Most of the online card room web sites I have looked at sale us snake oil when it comes to the process they use to shuffle a deck.
Far to many card rooms do not have secure shuffles or they do not tell us anything about their shuffle.
Anyone playing online poker should read this http://www.interhack.net/people/cmcurtin/snake-oil-faq.html.
Keep in mind that the process to shuffle a deck is the same process used to encrypt a key. With a shuffle, a seed number, called a key in encryption, is used as a parameter for a function that will produce a series of random numbers. The process to hack a card room in order to know everyone’s card is the same as a hacker would use to decrypt other data on the internet. It is a very easy thing to write an insecure application especially when known insecure methods are used and as in the case of online poker there is a need to add a certain amount of entropy to the seed possibilities. I look at the fairness pages for most poker rooms and they are either saying nothing, not enough or touting methods that are known to be insecure, such as time of day, mouse movements, and network traffic.
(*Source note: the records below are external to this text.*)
This design comes from an exercise in tuning for small area on the open sky130 flow, not from production work.
Only simulation tests tie the RTL to the original design; equivalence was not proved.
Power and IR drop assume default switching activity.

Setup of Q:
// dac_spi_rx
module dac_spi_rx #(
  parameter int SYNC_STAGES = 2,
  parameter int NBITS       = 24,
  parameter int NCH         = 16
) (
  input  logic        clk,
  input  logic        rst,
  input  logic        spi_sync,
  input  logic        spi_sclk,
  input  logic        spi_data,
  input  logic [3:0]  rd_addr,
  output logic [15:0] rd_data,
  output logic        rx_valid,
  output logic [3:0]  rx_comm,
  output logic [3:0]  rx_addr,
  output logic [15:0] rx_data,
  output logic        frame_err,
  output logic        busy
);
==> flow/config.mk <==
export PLATFORM = sky130hd
export DESIGN_NAME = dac_spi_rx
export DESIGN_NICKNAME = dac_spi_rx
export VERILOG_FILES = /design/flow/design.v
export SDC_FILE = /design/flow/constraint.sdc
export NUM_CORES = 4
export LEC_CHECK = 0
export CAP_MARGIN = 20
export CORE_MARGIN = 2
export CORE_UTILIZATION = 40
export GPL_TIMING_DRIVEN = 0
export SLEW_MARGIN = 20
==> flow/constraint.sdc <==
create_clock -name core_clock -period 5.0 [get_ports {clk}]
set_input_delay 1.0000 -clock core_clock [delete_from_list [all_inputs] [get_ports {clk}]]
set_output_delay 1.0000 -clock core_clock [all_outputs]
set_load 0.01 [all_outputs]
standard.sh (not shown) runs the stock make flow with config.mk's settings and CLKGATE_MAP_FILE= SYNTH_SCRIPT=/design/flow/synth_recipe.tcl, a recipe that flattens the netlist after the stock synthesis.
==> flow/flow/run.sh <==
#!/bin/bash
# Own layout flow: the standard synthesis and ORFS steps, with three changes:
#  - port buffers use a small buffer cell instead of the default one,
#  - clock tree synthesis inserts no dummy balancing loads,
#  - after global routing, repair_timing recovers area on paths with positive slack.
set -euo pipefail
cd "$(dirname "$0")/.."
bash standard.sh synth > synth.log 2>&1
bash standard.sh \
  "BUFFER_PORTS_ARGS=-buffer_cell sky130_fd_sc_hd__buf_2" \
  "CTS_ARGS=-sink_clustering_enable -repair_clock_nets -sink_clustering_size 12 -sink_clustering_max_diameter 30 -buf_list sky130_fd_sc_hd__clkbuf_4 -dont_use_dummy_load" \
  "MATCH_CELL_FOOTPRINT=0" \
  finish > layout.log 2>&1
Edits applied to the flow inputs when going from Q to P:
# Q
export LEC_CHECK = 0
export CAP_MARGIN = 20
export CORE_MARGIN = 2
export CORE_UTILIZATION = 40
export GPL_TIMING_DRIVEN = 0
export SLEW_MARGIN = 20
create_clock -name core_clock -period 5.0 [get_ports {clk}]
# P
export LEC_CHECK = 0
export CAP_MARGIN = 20
export CORE_MARGIN = 2
export CORE_UTILIZATION = 40
export CTS_BUF_LIST = sky130_fd_sc_hd__clkbuf_16
export CTS_CLUSTER_DIAMETER = 60
export CTS_CLUSTER_SIZE = 40
export GPL_TIMING_DRIVEN = 0
export SLEW_MARGIN = 20
create_clock -name core_clock -period 5.0 [get_ports {clk}]
==> flow/run.sh (new file) <==
#!/bin/bash
# synth_recipe.tcl (not shown) runs the flow's synth.tcl, then flattens the netlist and writes it again
# the make line also repeats each setting of config.mk as NAME=value (left out here)
make -C /OpenROAD-flow-scripts/flow DESIGN_CONFIG=/design/flow/config.mk WORK_HOME=/design/flow/orfs CLKGATE_MAP_FILE= SYNTH_SCRIPT=/design/flow/synth_recipe.tcl finish
removed: flow/flow/run.sh
removed: flow/standard.sh
## What came out
- Comparing P and Q, the lower relative area of non-clock buffer cells in the final design is on Q.
- Wire length up 0.81% in P wrt Q
- Final standard cell utilization of the core ended up 2.2 points higher on P than on Q.
- In P the share of power burned in combinational logic turned out 0.3 points lower than in Q.
- flop to flop as the worst hold path class was reported by P, and input pin to async pin by Q.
In order for a card room to have a secure shuffle the source of the data needs to be perfectly casual. It is arguable rather some things such as user mouse positions and network traffic can be considered casual or casual enough. However there are methods such as using radiation decay or random background noise that are perfectly casual. Why are they using other methods that may or may not be casual? A good secure seed cannot be hacked if the source of the data used to produce the key cannot be reproduced, guessed at reasonably or sniffed. Everything can be known about the production of the key, the PRNG used, the type of data source used, the size of the key, the entropy of the seed etc, and the seed cannot be hacked if the data used to produce the seed is casual.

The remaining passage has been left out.